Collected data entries
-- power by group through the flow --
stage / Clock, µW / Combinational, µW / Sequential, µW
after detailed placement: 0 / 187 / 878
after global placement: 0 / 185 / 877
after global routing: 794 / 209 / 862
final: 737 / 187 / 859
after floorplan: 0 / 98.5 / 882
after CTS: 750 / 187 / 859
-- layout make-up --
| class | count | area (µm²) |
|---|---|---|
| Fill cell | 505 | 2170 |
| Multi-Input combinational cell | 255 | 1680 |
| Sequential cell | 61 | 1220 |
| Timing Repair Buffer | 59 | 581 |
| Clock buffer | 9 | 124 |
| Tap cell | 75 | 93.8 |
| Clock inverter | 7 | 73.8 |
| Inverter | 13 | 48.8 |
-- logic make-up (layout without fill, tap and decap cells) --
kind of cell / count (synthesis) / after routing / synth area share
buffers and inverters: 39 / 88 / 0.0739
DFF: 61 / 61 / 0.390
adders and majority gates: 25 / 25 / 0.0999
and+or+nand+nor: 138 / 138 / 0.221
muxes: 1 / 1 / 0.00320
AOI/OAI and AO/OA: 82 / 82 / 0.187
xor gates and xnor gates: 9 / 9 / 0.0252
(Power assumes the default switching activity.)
**config.mk**
```make
export PLATFORM = sky130hd
export DESIGN_NAME = io_input_unit
export DESIGN_NICKNAME = d
export VERILOG_FILES = /design/src/rtl/io_input_unit.sv
export SDC_FILE = /design/constraint.sdc
export NUM_CORES = 1
export LEC_CHECK = 0
export CAP_MARGIN = 20
export CELL_PAD_IN_SITES_DETAIL_PLACEMENT = 1
export CELL_PAD_IN_SITES_GLOBAL_PLACEMENT = 1
export CORE_ASPECT_RATIO = 1.5
export CORE_MARGIN = 2
export CORE_UTILIZATION = 23
export CTS_CLUSTER_DIAMETER = 80
export CTS_CLUSTER_SIZE = 8
export DETAILED_ROUTE_END_ITERATION = 16
export GPL_ROUTABILITY_DRIVEN = 0
export PLACE_DENSITY = 0.54
export SKIP_LAST_GASP = 1
export SYNTH_ARGS = -nofsm -noshare
export SYNTH_HDL_FRONTEND = slang
export SYNTH_SLANG_ARGS = --single-unit
```
**constraint.sdc**
```tcl
create_clock -name clock -period 3.85 [get_ports clock]
set_input_delay 0.385 -clock clock [delete_from_list [all_inputs] [get_ports clock]]
set_output_delay 0.385 -clock clock [all_outputs]
set_load 0.02 [all_outputs]
```
### config.mk
export PLATFORM = sky130hd
export DESIGN_NAME = comp_result_tracker_flat
export DESIGN_NICKNAME = d
export VERILOG_FILES = /design/src/rtl/comp_result_tracker_if.sv /design/src/rtl/comp_result_tracker.sv /design/src/flat_wrapper.sv
export SDC_FILE = /design/constraint.sdc
export NUM_CORES = 1
export LEC_CHECK = 0
export ABC_AREA = 0
export BUFFER_PORTS_ARGS = -buffer_cell sky130_fd_sc_hd__buf_4
export CORE_MARGIN = 2
export CORE_UTILIZATION = 35
export DETAILED_ROUTE_END_ITERATION = 6
export MAX_ROUTING_LAYER = met4
export PLACE_DENSITY = 0.63
export SLEW_MARGIN = 20
export SYNTH_ARGS = -nofsm -noshare
export SYNTH_HDL_FRONTEND = slang
export SYNTH_SLANG_ARGS = --single-unit
export TNS_END_PERCENT = 30
### constraint.sdc
create_clock -name clk -period 2.1 [get_ports clk]
set_input_delay 0.315 -clock clk [delete_from_list [all_inputs] [get_ports clk]]
set_output_delay 0.315 -clock clk [all_outputs]
set_load 0.02 [all_outputs]
### src/rtl/comp_result_tracker_if.sv
// comp_result_tracker_if: sample/clear inputs and tracker outputs for the
// comparator result tracker. The master drives samples, the slave is the tracker.
interface comp_result_tracker_if #(
   parameter int CW = 8
);
   logic          in_valid;
   logic          greater;
   logic          equal;
   logic          less;
   logic          clr;
   logic          stable_valid;
   logic [1:0]    stable_code;
   logic [CW-1:0] cnt_gt;
   logic [CW-1:0] cnt_eq;
   logic [CW-1:0] cnt_lt;
   logic          err;

   modport master (
      output in_valid, greater, equal, less, clr,
      input  stable_valid, stable_code, cnt_gt, cnt_eq, cnt_lt, err
   );

   modport slave (
      input  in_valid, greater, equal, less, clr,
      output stable_valid, stable_code, cnt_gt, cnt_eq, cnt_lt, err
   );
endinterface

### src/rtl/comp_result_tracker.sv
// comp_result_tracker: counts greater/equal/less outcomes of the upstream
// magnitude comparator, reports an outcome as stable after STABLE_N identical
// valid samples in a row, and latches a sticky error on non-one-hot flags.
// Optional build macro COMP_TRK_SAT_EN: outcome counters saturate at all-ones
// instead of wrapping to zero.
module comp_result_tracker #(
   parameter int CW       = 8,
   parameter int STABLE_N = 4
) (
   input  logic                 clk,
   input  logic                 rst,
   comp_result_tracker_if.slave bus
);

   typedef enum logic [1:0] {
      IDLE   = 2'd0,
      TRACK  = 2'd1,
      STABLE = 2'd2,
      ERROR  = 2'd3
   } state_t;

   localparam logic [1:0] CODE_NONE = 2'b00;
   localparam logic [1:0] CODE_GT   = 2'b01;
   localparam logic [1:0] CODE_EQ   = 2'b10;
   localparam logic [1:0] CODE_LT   = 2'b11;
   localparam logic [7:0] RUN_MAX   = 8'(STABLE_N);

   state_t        state_q, state_d;
   logic [7:0]    run_q, run_d;
   logic [1:0]    last_q, last_d;
   logic [CW-1:0] cnt_gt_q, cnt_gt_d;
   logic [CW-1:0] cnt_eq_q, cnt_eq_d;
   logic [CW-1:0] cnt_lt_q, cnt_lt_d;
   logic          err_q, err_d;
   logic          sv_q, sv_d;
   logic [1:0]    sc_q, sc_d;

   logic          legal;
   logic [1:0]    code;

   // Counter advance: wraps by default, holds at all-ones when saturation is built in.
   function automatic logic [CW-1:0] cnt_inc(input logic [CW-1:0] c);
`ifdef COMP_TRK_SAT_EN
      cnt_inc = (&c) ? c : c + 1'b1;
`else
      cnt_inc = c + 1'b1;
`endif
   endfunction

   assign legal = ({bus.greater, bus.equal, bus.less} == 3'b100) ||
                  ({bus.greater, bus.equal, bus.less} == 3'b010) ||
                  ({bus.greater, bus.equal, bus.less} == 3'b001);
   assign code  = bus.greater ? CODE_GT : (bus.equal ? CODE_EQ : CODE_LT);

   // Next-state, run tracking, counters and registered output values.
   always_comb begin
      state_d  = state_q;
      run_d    = run_q;
      last_d   = last_q;
      cnt_gt_d = cnt_gt_q;
      cnt_eq_d = cnt_eq_q;
      cnt_lt_d = cnt_lt_q;
      err_d    = err_q;

      if (bus.clr) begin
         // clear wins over any sample presented in the same cycle
         state_d  = IDLE;
         run_d    = '0;
         last_d   = CODE_NONE;
         cnt_gt_d = '0;
         cnt_eq_d = '0;
         cnt_lt_d = '0;
         err_d    = 1'b0;
      end else if (bus.in_valid && (state_q != ERROR)) begin
         if (!legal) begin
            state_d = ERROR;
            run_d   = '0;
            last_d  = CODE_NONE;
            err_d   = 1'b1;
         end else begin
            case (code)
               CODE_GT: cnt_gt_d = cnt_inc(cnt_gt_q);
               CODE_EQ: cnt_eq_d = cnt_inc(cnt_eq_q);
               default: cnt_lt_d = cnt_inc(cnt_lt_q);
            endcase

            if (code == last_q) begin
               run_d = (run_q >= RUN_MAX) ? RUN_MAX : run_q + 8'd1;
            end else begin
               run_d = 8'd1;
            end
            last_d = code;

            case (state_q)
               IDLE:    state_d = TRACK;
               TRACK:   state_d = (run_d == RUN_MAX) ? STABLE : TRACK;
               STABLE:  state_d = (code == last_q) ? STABLE : TRACK;
               default: state_d = state_q;
            endcase
         end
      end

      sv_d = (state_d == STABLE);
      sc_d = sv_d ? last_d : CODE_NONE;
   end

   // State and output registers, cleared asynchronously by rst.
   always_ff @(posedge clk or posedge rst) begin
      if (rst) begin
         state_q  <= IDLE;
         run_q    <= '0;
         last_q   <= CODE_NONE;
         cnt_gt_q <= '0;
         cnt_eq_q <= '0;
         cnt_lt_q <= '0;
         err_q    <= 1'b0;
         sv_q     <= 1'b0;
         sc_q     <= CODE_NONE;
      end else begin
         state_q  <= state_d;
         run_q    <= run_d;
         last_q   <= last_d;
         cnt_gt_q <= cnt_gt_d;
         cnt_eq_q <= cnt_eq_d;
         cnt_lt_q <= cnt_lt_d;
         err_q    <= err_d;
         sv_q     <= sv_d;
         sc_q     <= sc_d;
      end
   end

   assign bus.stable_valid = sv_q;
   assign bus.stable_code  = sc_q;
   assign bus.cnt_gt       = cnt_gt_q;
   assign bus.cnt_eq       = cnt_eq_q;
   assign bus.cnt_lt       = cnt_lt_q;
   assign bus.err          = err_q;

endmodule

### src/flat_wrapper.sv
// flat-port wrapper written by rule: the top's interface ports become plain ports
module comp_result_tracker_flat 
#(
   parameter int CW       = 8,
   parameter int STABLE_N = 4
)
  (clk, rst, bus_in_valid, bus_greater, bus_equal, bus_less, bus_clr, bus_stable_valid, bus_stable_code, bus_cnt_gt, bus_cnt_eq, bus_cnt_lt, bus_err);
  comp_result_tracker_if #(.CW(CW)) bus_i ();
  input  logic clk;
  input  logic rst;
  input wire logic [$bits(bus_i.in_valid)-1:0] bus_in_valid;
  input wire logic [$bits(bus_i.greater)-1:0] bus_greater;
  input wire logic [$bits(bus_i.equal)-1:0] bus_equal;
  input wire logic [$bits(bus_i.less)-1:0] bus_less;
  input wire logic [$bits(bus_i.clr)-1:0] bus_clr;
  output wire logic [$bits(bus_i.stable_valid)-1:0] bus_stable_valid;
  output wire logic [$bits(bus_i.stable_code)-1:0] bus_stable_code;
  output wire logic [$bits(bus_i.cnt_gt)-1:0] bus_cnt_gt;
  output wire logic [$bits(bus_i.cnt_eq)-1:0] bus_cnt_eq;
  output wire logic [$bits(bus_i.cnt_lt)-1:0] bus_cnt_lt;
  output wire logic [$bits(bus_i.err)-1:0] bus_err;
  assign bus_i.in_valid = bus_in_valid;
  assign bus_i.greater = bus_greater;
  assign bus_i.equal = bus_equal;
  assign bus_i.less = bus_less;
  assign bus_i.clr = bus_clr;
  assign bus_stable_valid = bus_i.stable_valid;
  assign bus_stable_code = bus_i.stable_code;
  assign bus_cnt_gt = bus_i.cnt_gt;
  assign bus_cnt_eq = bus_i.cnt_eq;
  assign bus_cnt_lt = bus_i.cnt_lt;
  assign bus_err = bus_i.err;
  comp_result_tracker #(.CW(CW), .STABLE_N(STABLE_N)) u_core (.clk(clk), .rst(rst), .bus(bus_i));
endmodule
; ---- Word level (Yosys, flattened, before mapping)
; Index checks and enable logic that the tools add are counted.
[word_totals]
ff_bits = 40
in_bits = 7
out_inout_bits = 28
word_cells = 75
[classes]
add_sub_neg = 4
n_lt_le_gt_ge = 1
eq_ne = 13
n_mux = 35
n_reduce_logical = 13
[op_table]
columns = operator, count
row1 = two-way mux 8 bit, 20
row2 = "adder 8 x 1 -> 8 bit, second input constant", 4
row3 = two-way mux 2 bit, 10
row4 = AND reduction 3 bit, 3
row5 = "equality test 8 x 3 -> 1 bit, second input constant", 1
row6 = ">= comparator 8 x 3 -> 1 bit, second input constant", 1
row7 = nonzero test 2 bit, 4
row8 = "equality test 2 bit, second input constant", 3
row9 = one-hot mux 2 bit (3 select lines), 1
row10 = "equality test 2 x 1 -> 1 bit, second input constant", 2
row11 = two-way mux 1 bit, 4
row12 = "inequality test 2 bit, second input constant", 2
row13 = "equality test 3 x 1 -> 1 bit, second input constant", 1
row14 = "equality test 3 x 2 -> 1 bit, second input constant", 1
row15 = "equality test 3 bit, second input constant", 1
row16 = equality test 2 bit, 1
row17 = logical NOT 2 bit, 1
row18 = logical OR 1 bit, 2
row19 = "inequality test 2 x 1 -> 1 bit, second input constant", 1
row20 = AND reduction 2 bit, 1
row21 = OR reduction 2 bit, 1
row22 = logical AND 1 bit, 1

; ---- Depth between registers and ports, before layout
; Gate-level depths: netlist of the first run.
[depth]
word_depth = 15
depth_mapped = 7
depth_no_buf = 6

; ---- Least setup slack after synthesis of the first run
; OpenSTA, ideal clock, no wires.
[synth_timing]
kind = register -> register
from = register u_core.state_q[0]
to = register u_core.cnt_lt_q[5], in the netlist u_core.bus.cnt_lt[5]
setup_ns = 0.078
arrival_time_ns = 1.462
required_time_ns = 2.022
setup_slack_ns = 0.560
stages_incl_launch_ff = 7
n_path_buf = 1
synth_period_minus_slack_ns = 1.540
cell_sequence = dfrtp_1 a21boi_4 and3_1 buf_6 nand2_4 or3_1 a21oi_1
[synth_between]
elab_chain_len = 4
[synth_rtl]
columns = item, line
row1 = "start, declared", comp_result_tracker.sv:28  ; state_t state_q, state_d;
row2 = "start signal, assigned", comp_result_tracker.sv:120  ; state_q <= state_d;
row3 = inequality test 2 bit, comp_result_tracker.sv:74  ; end else if (bus.in_valid && (state_q != ERROR)) begin
row4 = logical AND 1 bit, comp_result_tracker.sv:74
row5 = nonzero test 2 bit (no line), n/a
row6 = AND reduction 3 bit (no line), n/a
row7 = "end signal, assigned", comp_result_tracker.sv:125  ; cnt_lt_q <= cnt_lt_d;
row8 = "end, declared", comp_result_tracker.sv:33  ; logic [CW-1:0] cnt_lt_q, cnt_lt_d;
; No other way between the ends.
; A chain may end at the register's enable or synchronous reset.

; ---- Worst setup path after layout of the first run
; Ends and elaborated chain as after synthesis.

==> key figures, run 1 <==
Run status
  • Status: finished, final reports clean

Global route
  • Largest net degree at the start of global routing: 41
  • Congestion Overflow GR: 0
  • GR Util All Layers: 0.143
  • First-pass GRT wire length: approximately 6.7 mm
  • Initial antenna violation count: 0
  • Vias in the first global route: roughly 1.4k

Logic synthesis
  • Seq/Total Area, Yosys: 0.512
  • Post-Syn Area: about 0.0020 mm2
  • Synth cell types: between 40 and 50
  • Post-synth EDFFs: 0
  • Synth Net Count: roughly 200
  • Synth Instances: 192
  • Yosys Warn Count: 0
  • Top_reg_cell synth: dfrtp_1
  • Synthesis-stage register bit count: 40
  • Avg Cell Area, Syn: just over 10 um2
  • FFs w/ async S/R, synth: 1.00

Detailed routing
  • DRC: 0
  • Routed len/inst: between 10 and 15 um
  • DR iter-0 viols: between 50 and 60
  • Drt via density: roughly 5
  • Routed WL: about 3.9 mm
  • First-pass iteration count of the detailed router: 6
  • Antenna-violating nets left: 0
  • DR vias: roughly 1.5k

Cells and area
  • Area Overhead vs Synth: 21.8%
  • Diode count: 0
  • Post-Layout Cell Count: 303
  • Filler cells: ~540
  • Nets: between 200 and 250
  • Share of post-route cells with drive strength above 1: 0.234
  • Fin area: between 0.002 and 0.0025 mm2

Power and ir drop
  • VDD IR-drop max: ~0.00027 V
  • Power, Total: approximately 1.5 mW
  • PwrDens: 611 mW/mm2
  • Leakage power: 1.16 nW

Clocking
  • Clk Latency, worst-skew pair: around 290 ps
  • H-tree depth: 2
  • CTS Hold Bufs: 0
  • Post-CTS sizing: 0
  • Clock-pin slew on the worst setup and hold paths: 80 ps
  • CTS tree: done
  • TritonCTS buffer count: 5
  • Clk sink count: 40
  • Setup Fix Bufs, Post-CTS: 0
  • Root Driver: clkbuf_8
  • Clock buffer depth: 2

Critical path
  • Startpoint types: flop
  • Crit path capture type: flop
  • CP Max Fanout: 8
  • Critical path class: flop to flop
  • Critical R2R Capture: u_core.bus.cnt_lt[5]$_DFFE_PP0P_
  • Cell depth of the worst flop-to-flop path: 5
  • FF-to-FF Start: u_core.state_q[0]$_DFF_PP0_
  • Reg2Reg Setup Slack: about 330 ps
  • Critical Path RT: 2310 ps
  • Arrival @ worst endpoint: around 2000 ps

STA
  • Final Hold Fails: 0
  • Fin Clk Skew: roughly 6.7 ps
  • Max frequency: roughly 560 MHz
  • RSZ-0062 raised after global routing: false
  • Slew Limit Fails: 0
  • Final period util: 0.844
  • Setup TNS: 0 ps
  • Final Setup Violations: 0
  • Post-layout min period: ~1800 ps
  • Worst slew pin tran: roughly 500 ps
  • Slew headroom: 0.674

Placement
  • DP Cell Count: a little under 300
  • RePlAce Congestion: ~0.75
  • Final HPWL DP: around 2.7 mm
  • I/O Buffers: 34
  • Area after DPL: 0.00229 mm2

Floorplanning
  • Ports: 35
  • Die span in x: around 80 um
  • Initial Utilization: 0.359
  • # rows: 27
  • Total die area: slightly above 0.006 mm2
  • Core area: between 0.005 and 0.006 mm2
  • Die Span Y: ~79 um

Flow run
  • Max-cap viol count: 0

Worst hold path
  • Hold crit path type: primary input to async pin
==> synth_stat cells (all sizes together) (4+ instances only) <==
| cell type | number | area share |
|---|---|---|
| dfrtp | 40 | 0.51 |
| nor2 | 28 | 0.054 |
| nand2 | 16 | 0.035 |
| xnor2 | 10 | 0.045 |
| a21oi | 9 | 0.025 |
| xor2 | 9 | 0.040 |
| nor3 | 7 | 0.020 |
| o21ai | 7 | 0.018 |
| and3 | 6 | 0.020 |
| inv | 6 | 0.012 |
| nand4 | 6 | 0.019 |
| and2 | 5 | 0.016 |
| ha | 5 | 0.032 |
| nor3b | 4 | 0.020 |
==> metal layers <==
| metal | vias up | track usage | wire length [um] |
|---|---|---|---|
| met1 | 721 | 0.174 | 1850 |
| met5 | - | - | 0 |
| met2 | 24 | 0.227 | 1880 |
| met3 | 2 | 0.0386 | 114 |
| met4 | 0 | 0.0526 | 43 |
| li1 | 742 | - | - |
==> where the power goes <==
group	switching, mW	leakage, nW	internal [mW]
Combinational	0.0878	0.558	0.0501
Sequential	0.0142	0.553	0.783
Clock	0.257	0.0510	0.262
==> cell usage in the layout, fill, tap and decap left out, types with 2 or more instances in the layout <==
| cell | count |
|---|---|
| or3_1 | 3 |
| o21bai_1 | 2 |
| ha_1 | 5 |
| and3_1 | 5 |
| a22o_1 | 2 |
| nor3b_1 | 2 |
| clkinv_2 | 2 |
| nor2b_1 | 2 |
| nor2_1 | 28 |
| nor3_1 | 6 |
| and2_1 | 5 |
| xor2_1 | 9 |
| xnor2_1 | 10 |
| o21ai_0 | 7 |
| nor3b_2 | 2 |
| buf_4 | 37 |
| nand2b_1 | 2 |
| nand2_1 | 15 |
| a32o_1 | 2 |
| clkbuf_8 | 6 |
| a21oi_1 | 8 |
| nor4_1 | 2 |
| nand4_1 | 6 |
| dfrtp_1 | 40 |
| inv_1 | 6 |
| nand3_1 | 2 |
==> cells by family after synthesis <==
group / synth area share
and+or+nand+nor: 0.234
DFF: 0.512
AOI/OAI and AO/OA: 0.102
xor gates and xnor gates: 0.0851
buffers and inverters: 0.0294
adders and majority gates: 0.0320
muxes: 0.00512
==> worst max-delay path, cell delays in order, from the launching register on <==
cell and delay [ps]:
dfrtp_1 440, a21boi_4 270, and3_1 400, nand2_4 80
or3_1 350, a21oi_1 150
==> final cells by class <==
cell class | instances | area, um2 | area share
Clock buffer | 6 | 82.6 | 0.0347
Clock inverter | 2 | 10.0 | 0.00421
Inverter | 6 | 22.5 | 0.00946
Sequential cell | 40 | 1000 | 0.421
Multi-Input combinational cell | 140 | 896 | 0.376
Tap cell | 72 | 90.1 | 0.0379
Timing Repair Buffer | 37 | 278 | 0.117
==> metrics by stage <==
step	hold slack [ps]	setup slack (ps)	util
2_1_floorplan	440	560	-
3_3_place_gp	471	388	0.421
3_5_place_dp	465	340	0.421
4_1_cts	163	318	0.438
5_1_grt	179	209	0.438
6_report	142	329	0.438
==> worst max path at each step <==
stage / to / cells after the start / slack [ps] / startpoint
final: u_core.bus.cnt_lt[5]$_DFFE_PP0P_ / 5 / 330 / u_core.state_q[0]$_DFF_PP0_
after global routing: u_core.bus.cnt_lt[5]$_DFFE_PP0P_ / 5 / 210 / u_core.state_q[0]$_DFF_PP0_
after CTS: u_core.bus.cnt_lt[5]$_DFFE_PP0P_ / 5 / 320 / u_core.state_q[0]$_DFF_PP0_
after detailed placement: u_core.bus.cnt_lt[5]$_DFFE_PP0P_ / 5 / 340 / u_core.state_q[0]$_DFF_PP0_
after global placement: u_core.bus.cnt_lt[5]$_DFFE_PP0P_ / 5 / 390 / u_core.state_q[0]$_DFF_PP0_
after floorplan: u_core.bus.cnt_lt[5]$_DFFE_PP0P_ / 6 / 560 / u_core.state_q[0]$_DFF_PP0_
==> registers in the layout, indices dropped and copies added, names as in the netlist <==
signal,count
u_core.bus.cnt_gt,8
u_core.bus.cnt_eq,8
u_core.last_q,2
u_core.run_q,8
u_core.bus.cnt_lt,8
u_core.bus.stable_code,2
u_core.state_q,2
u_core.bus.err,1
u_core.bus.stable_valid,1
No activity file was read; power rests on OpenSTA's default activity.
==> inputs of run 2 (changes only) <==
--- a/config.mk
+++ b/config.mk
@@ -5,13 +5,13 @@
 export SDC_FILE = /design/constraint.sdc
 export NUM_CORES = 1
 export LEC_CHECK = 0
-export ABC_AREA = 0
+export ABC_AREA = 1
 export BUFFER_PORTS_ARGS = -buffer_cell sky130_fd_sc_hd__buf_4
 export CORE_MARGIN = 2
 export CORE_UTILIZATION = 35
 export DETAILED_ROUTE_END_ITERATION = 6
 export MAX_ROUTING_LAYER = met4
-export PLACE_DENSITY = 0.63
+export PLACE_DENSITY = 0.65
 export SLEW_MARGIN = 20
 export SYNTH_ARGS = -nofsm -noshare
 export SYNTH_HDL_FRONTEND = slang
==> constraint.sdc (replaced) <==
create_clock -name clk -period 1.55 [get_ports clk]
set_input_delay 0.2325 -clock clk [delete_from_list [all_inputs] [get_ports clk]]
set_output_delay 0.2325 -clock clk [all_outputs]
set_load 0.02 [all_outputs]
==> run 2 against run 1 <==
Via count increased by 18%. Power increased by 51%. Cell count increased by 23%. Largest cell class unchanged. Fmax increased by 18%.
==> key figures, run 2 <==
Cells and area
  • Most common cell after layout, fill and taps aside: nand2_1
  • Area Overhead vs Synth: 25.2%
  • Most frequent cells in the layout: 48 x nand2_1, 43 x buf_4, 40 x inv_1, 40 x dfrtp_1, 31 x nor2_1
  • Nets: between 300 and 400
  • Filler cells: between 600 and 700
  • Diode count: 0
  • Share of post-route cells with drive strength above 1: 0.261
  • Fin area: about 0.0026 mm2

Detailed routing
  • DRT met1 WL: about 2.1 mm
  • Max layer used: met4
  • Antenna-violating nets left: 0
  • First-pass iteration count of the detailed router: 4
  • Routed WL: ~4.3 mm
  • DR iter-0 viols: 60
  • DR vias: 1752
  • WL met2: about 2.1 mm
  • Drt via density: 4.68
  • Routed len/inst: around 12 um
  • DRC: 0
  • Metal3 WL: roughly 150 um

STA
  • Slew Limit Fails: 0
  • Fin Clk Skew: about 6.3 ps
  • Worst slew pin tran: 516 ps
  • Slew headroom: 0.656
  • Max frequency: 669 MHz
  • RSZ-0062 raised after global routing: true
  • Final Hold Fails: 0
  • Setup TNS: 0 ps
  • Final Setup Violations: 0
  • Post-layout min period: 1500 ps
  • Final period util: 0.965

Logic synthesis
  • Area leader, netlist: dfrtp_1
  • Synth Instances: 252
  • Synthesis-stage register bit count: 40
  • Avg Cell Area, Syn: 8.25 um2
  • Post-Syn Area: approximately 0.0021 mm2
  • Yosys Warn Count: 0
  • Top_reg_cell synth: dfrtp_1
  • Post-synth top area share: 0.481
  • Synth area leaders: dfrtp_1 48%, nand2_1 9.2%, inv_1 7.6%
  • Synth Net Count: 264
  • Commonest cells post-synth: 51 x nand2_1, 42 x inv_1, 40 x dfrtp_1, 33 x nor2_1, 12 x nand3_1
  • Top-count cell post-synth: nand2_1
  • FFs w/ async S/R, synth: 1.00
  • Post-synth EDFFs: 0
  • Seq/Total Area, Yosys: 0.481
  • Synth cell types: 30

Critical path
  • Most common cell on crit path: nand2_2
  • Max stage delay cell, worst path: dfrtp_1
  • Critical R2R Capture: u_core.bus.cnt_eq[5]$_DFFE_PP0P_
  • Critical Path RT: between 1500 and 2000 ps
  • Startpoint types: flop
  • Critical path class: flop to flop
  • Arrival @ worst endpoint: 1670 ps
  • Crit path capture type: flop
  • Reg2Reg Setup Slack: 50 ps
  • Critical Path, Cell by Cell: a21oi_4 > inv_2 > nand2_4 > nand2_2 > nor2_4 > nand2_2 > nor3_1 > nor2_1
  • Cell depth of the worst flop-to-flop path: 8
  • CP Max Fanout: 7
  • Crit path largest cell delay: ~440 ps
  • FF-to-FF Start: u_core.state_q[1]$_DFF_PP0_

Placement
  • Area after DPL: 0.00243 mm2
  • Final HPWL DP: ~3.1 mm
  • I/O Buffers: 34
  • RePlAce Congestion: 0.817

Floorplanning
  • Ports: 35
  • Die span in x: between 80 and 90 um
  • Total die area: around 0.0066 mm2
  • Initial Utilization: 0.358
  • Core area: a little under 0.006 mm2
  • # rows: 28
  • Die Span Y: approximately 81 um

Power and ir drop
  • P_sw: 0.631 mW
  • VDD IR-drop max: between 0.0005 and 0.0006 V
  • PwrDens: 846 mW/mm2
  • P_int: approximately 1.6 mW
  • Sw Share: 0.287
  • Leakage power: ~1.3 nW
  • Sequential Power Share: 0.513
  • Comb power frac: 0.162
  • Clock network fraction of design power: 0.325
  • Power, Total: 2.20 mW

Clocking
  • H-tree depth: 2
  • Clk sink count: 40
  • TritonCTS buffer count: 5
  • Clock-pin slew on the worst setup and hold paths: 80 ps
  • CTS Hold Bufs: 0
  • Clock buffer depth: 2
  • Clk Latency, worst-skew pair: between 200 and 300 ps
  • CTS tree: done
  • Root Driver: clkbuf_8

Global route
  • Initial antenna violation count: 0
  • First-pass GRT wire length: about 7.6 mm
  • GR Util All Layers: 0.150
  • Congestion Overflow GR: 0
  • Vias in the first global route: roughly 1.7k
  • Largest net degree at the start of global routing: 41

Worst hold path
  • Hold crit path type: primary input to async pin

Flow run
  • Max-cap viol count: 0

Run status
  • Status: finished, final reports clean
==> run 2: cell count changes after synthesis, sizes merged, moves of 8 or more <==
cell / change
inv: +39
nand2: +38
xnor2: -8
o31ai: +9
nor2: +8
nand3: +12
==> run 2: critical path, delay by kind of cell (launching register included) <==
| family | cells | cell delay, ps |
|---|---|---|
| AO/OA/AOI/OAI | 1 | 190 |
| buffers and inverters | 1 | 70 |
| flip-flops | 1 | 440 |
| AND/OR/NAND/NOR | 6 | 680 |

WHAT TO WORK ON
For this exercise, output exactly the lines above from the line with "[synth_rtl]" to the line with "layout of the first run", counting both, and leave out the rest.

OUTPUT OF THE EXERCISE
[synth_rtl]
columns = item, line
row1 = "start, declared", comp_result_tracker.sv:28  ; state_t state_q, state_d;
row2 = "start signal, assigned", comp_result_tracker.sv:120  ; state_q <= state_d;
row3 = inequality test 2 bit, comp_result_tracker.sv:74  ; end else if (bus.in_valid && (state_q != ERROR)) begin
row4 = logical AND 1 bit, comp_result_tracker.sv:74
row5 = nonzero test 2 bit (no line), n/a
row6 = AND reduction 3 bit (no line), n/a
row7 = "end signal, assigned", comp_result_tracker.sv:125  ; cnt_lt_q <= cnt_lt_d;
row8 = "end, declared", comp_result_tracker.sv:33  ; logic [CW-1:0] cnt_lt_q, cnt_lt_d;
; No other way between the ends.
; A chain may end at the register's enable or synchronous reset.

; ---- Worst setup path after layout of the first run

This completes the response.